Warning: messy code ahead
警告:前面的代码混乱
declare @duplicates table
(
lngInternetPK int,
lngContactFK int,
lngValue int
)
insert into @duplicates (lngInternetPK, lngContactFK, lngValue)
(
select tblminternet.lngInternetPK, tblminternet.lngContactFK, tblminternet.lngValue from tblminternet inner join
(select strAddress, lngcontactfk, count(*) as count from tblminternet where lngValue & 256 <> 256 group by strAddress, lngcontactfk) secondemail
On tblminternet.strAddress = secondemail.strAddress and
tblminternet.lngcontactfk = secondemail.lngcontactfk
where count > 1 and tblminternet.strAddress is not null and tblminternet.lngValue & 256 <> 256 --order by lngContactFK, strAddress
)
update @duplicates set lngValue = t.val
from
(select (sum(dupes.lngValue) & 65535) as val from
(select here.lngInternetPK, here.lngContactFK, here.lngValue from tblminternet here inner join
(select strAddress, lngcontactfk, count(*) as count from tblminternet where lngValue & 256 <> 256 group by strAddress, lngcontactfk) secondemail
On here.strAddress = secondemail.strAddress and
here.lngcontactfk = secondemail.lngcontactfk
where count > 1 and here.strAddress is not null and here.lngValue & 256 <> 256) dupes, tblminternet this
where this.lngContactFK = dupes.lngContactFK
) t
where lngInternetPK in (select lngInternetPK from @duplicates)
Edit:
As requested here is some sample data:
编辑:这里要求的是一些示例数据:
Table Name: tblminternet
Column Names:
lngInternetPK
lngContactFK
lngValue
strAddress
表名:tblminternet列名:lngInternetPK lngContactFK lngValue strAddress
Example row 1:
lngInternetPK: 1
lngContactFK: 1
lngValue: 33
strAddress: "me@myaddress.com"
示例第1行:lngInternetPK:1 lngContactFK:1 lngValue:33 strAddress:“me@myaddress.com”
Example row 2:
lngInternetPK: 2
lngContactFK: 1
lngValue: 40
strAddress: "me@myaddress.com"
示例第2行:lngInternetPK:2 lngContactFK:1 lngValue:40 strAddress:“me@myaddress.com”
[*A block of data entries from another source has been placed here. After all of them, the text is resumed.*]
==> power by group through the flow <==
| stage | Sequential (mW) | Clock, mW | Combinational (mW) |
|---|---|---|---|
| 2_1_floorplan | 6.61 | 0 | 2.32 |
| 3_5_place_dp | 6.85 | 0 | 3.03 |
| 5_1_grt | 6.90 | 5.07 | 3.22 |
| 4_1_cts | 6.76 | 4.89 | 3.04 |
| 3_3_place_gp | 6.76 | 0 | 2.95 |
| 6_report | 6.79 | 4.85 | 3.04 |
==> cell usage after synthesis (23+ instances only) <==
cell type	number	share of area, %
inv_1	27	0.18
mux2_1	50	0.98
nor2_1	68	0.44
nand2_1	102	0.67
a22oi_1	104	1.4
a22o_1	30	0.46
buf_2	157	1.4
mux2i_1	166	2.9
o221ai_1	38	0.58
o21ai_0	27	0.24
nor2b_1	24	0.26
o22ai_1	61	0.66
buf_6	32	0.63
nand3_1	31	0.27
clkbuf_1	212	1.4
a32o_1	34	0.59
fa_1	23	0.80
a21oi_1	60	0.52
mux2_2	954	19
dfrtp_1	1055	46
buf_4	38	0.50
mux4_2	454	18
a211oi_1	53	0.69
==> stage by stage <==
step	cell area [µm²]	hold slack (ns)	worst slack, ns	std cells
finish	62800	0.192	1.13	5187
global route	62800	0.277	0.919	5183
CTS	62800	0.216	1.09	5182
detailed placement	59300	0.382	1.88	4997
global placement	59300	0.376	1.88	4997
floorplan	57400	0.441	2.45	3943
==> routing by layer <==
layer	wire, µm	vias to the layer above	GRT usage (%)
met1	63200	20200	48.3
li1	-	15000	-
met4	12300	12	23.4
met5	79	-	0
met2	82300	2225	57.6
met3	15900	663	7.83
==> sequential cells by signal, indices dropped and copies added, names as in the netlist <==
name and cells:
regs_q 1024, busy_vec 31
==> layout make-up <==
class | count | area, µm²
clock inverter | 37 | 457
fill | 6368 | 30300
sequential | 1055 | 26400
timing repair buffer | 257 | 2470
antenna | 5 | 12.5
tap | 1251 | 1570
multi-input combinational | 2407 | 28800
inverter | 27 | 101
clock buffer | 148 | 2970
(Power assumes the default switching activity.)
$ cat config.mk
export PLATFORM = sky130hd
export DESIGN_NAME = img_mem_arbiter_flat
export DESIGN_NICKNAME = d
export VERILOG_FILES = /design/src/rtl/img_mem_arbiter_pkg.sv /design/src/rtl/img_mem_arbiter_if.sv /design/src/rtl/img_mem_arbiter_clear_seq.sv /design/src/rtl/img_mem_arbiter.sv /design/src/flat_wrapper.sv
export SDC_FILE = /design/constraint.sdc
export NUM_CORES = 1
export LEC_CHECK = 0
export ABC_CLOCK_PERIOD_IN_PS = 1120
export CAP_MARGIN = 20
export CORE_MARGIN = 2
export CORE_UTILIZATION = 36
export CTS_CLUSTER_SIZE = 20
export DETAILED_ROUTE_END_ITERATION = 16
export GPL_ROUTABILITY_DRIVEN = 1
export GPL_TIMING_DRIVEN = 0
export PLACE_DENSITY = 0.85
export SLEW_MARGIN = 20
export SYNTH_ARGS = -nofsm -noshare
export SYNTH_HDL_FRONTEND = slang
export SYNTH_SLANG_ARGS = --single-unit
$ cat constraint.sdc
create_clock -name clk_i -period 1.12 [get_ports clk_i]
set_input_delay 0.168 -clock clk_i [delete_from_list [all_inputs] [get_ports clk_i]]
set_output_delay 0.168 -clock clk_i [all_outputs]
set_load 0.01 [all_outputs]
--- src/rtl/axi_pkg.sv ---
// Shared AXI read-master constants and FSM state type.
// Imported by axi_rd_master and by the optional axi_rd_checker.
package axi_pkg;

   localparam logic [1:0] AXI_BURST_INCR = 2'b01;
   localparam logic [2:0] AXI_SIZE_8B    = 3'b011;
   localparam logic [1:0] AXI_RESP_OKAY  = 2'b00;

   typedef enum logic [1:0] {
      ST_IDLE = 2'd0,
      ST_ADDR = 2'd1,
      ST_DATA = 2'd2
   } rd_state_e;

   // Beats are 8 bytes wide, so every burst starts on an 8-byte boundary.
   function automatic logic [31:0] align_8b(input logic [31:0] addr);
      return {addr[31:3], 3'b000};
   endfunction

endpackage
==> config.mk <==
export PLATFORM = sky130hd
export DESIGN_NAME = wb_arbiter
export DESIGN_NICKNAME = d
export VERILOG_FILES = /design/src/rtl/riscv_structures.sv /design/src/rtl/wb_fifo.sv /design/src/rtl/wb_arbiter.sv
export SDC_FILE = /design/constraint.sdc
export NUM_CORES = 1
export LEC_CHECK = 0
export CORE_ASPECT_RATIO = 0.7
export CORE_MARGIN = 1.5
export CORE_UTILIZATION = 35
export DETAILED_ROUTE_END_ITERATION = 12
export GPL_ROUTABILITY_DRIVEN = 0
export PLACE_DENSITY = 0.6
export SETUP_SLACK_MARGIN = 0.5
export SLEW_MARGIN = 10
export SYNTH_ARGS = -nofsm -noshare
export SYNTH_HDL_FRONTEND = slang
export SYNTH_HIERARCHICAL = 1
export SYNTH_SLANG_ARGS = --single-unit
==> constraint.sdc <==
create_clock -name clk -period 2.2 [get_ports clk]
set_input_delay 0.55 -clock clk [delete_from_list [all_inputs] [get_ports clk]]
set_output_delay 0.55 -clock clk [all_outputs]
set_load 0.02 [all_outputs]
If these two were merged here is the desired result:
lngInternetPK: 1
lngContactFK: 1
lngValue: 41
strAddress: "me@myaddress.com"
如果这两个合并在这里是期望的结果:lngInternetPK:1 lngContactFK:1 lngValue:41 strAddress:“me@myaddress.com”
Other necessary rules:
Each contact can have multiple emails, but each email row must be distinct ( each email can only appear as one row).
其他必要规则:每个联系人可以有多个电子邮件,但每个电子邮件行必须是不同的(每封电子邮件只能显示为一行)。
3 个解决方案
#1
SQL Server
lacks native bitwise aggregates, that's why we need to emulate them.
SQL Server缺少本机按位聚合,这就是我们需要模拟它们的原因。
The main idea here is to generate a set of bits from 0
to 15
, for each bit apply the bitmask to the value and select MAX
(which will give us an OR
for a given bit), then select the SUM
(which will merge the bit masks).
这里的主要思想是生成一组从0到15的位,每个位将位掩码应用于该值并选择MAX(这将给出给定位的OR),然后选择SUM(将合并位掩码)。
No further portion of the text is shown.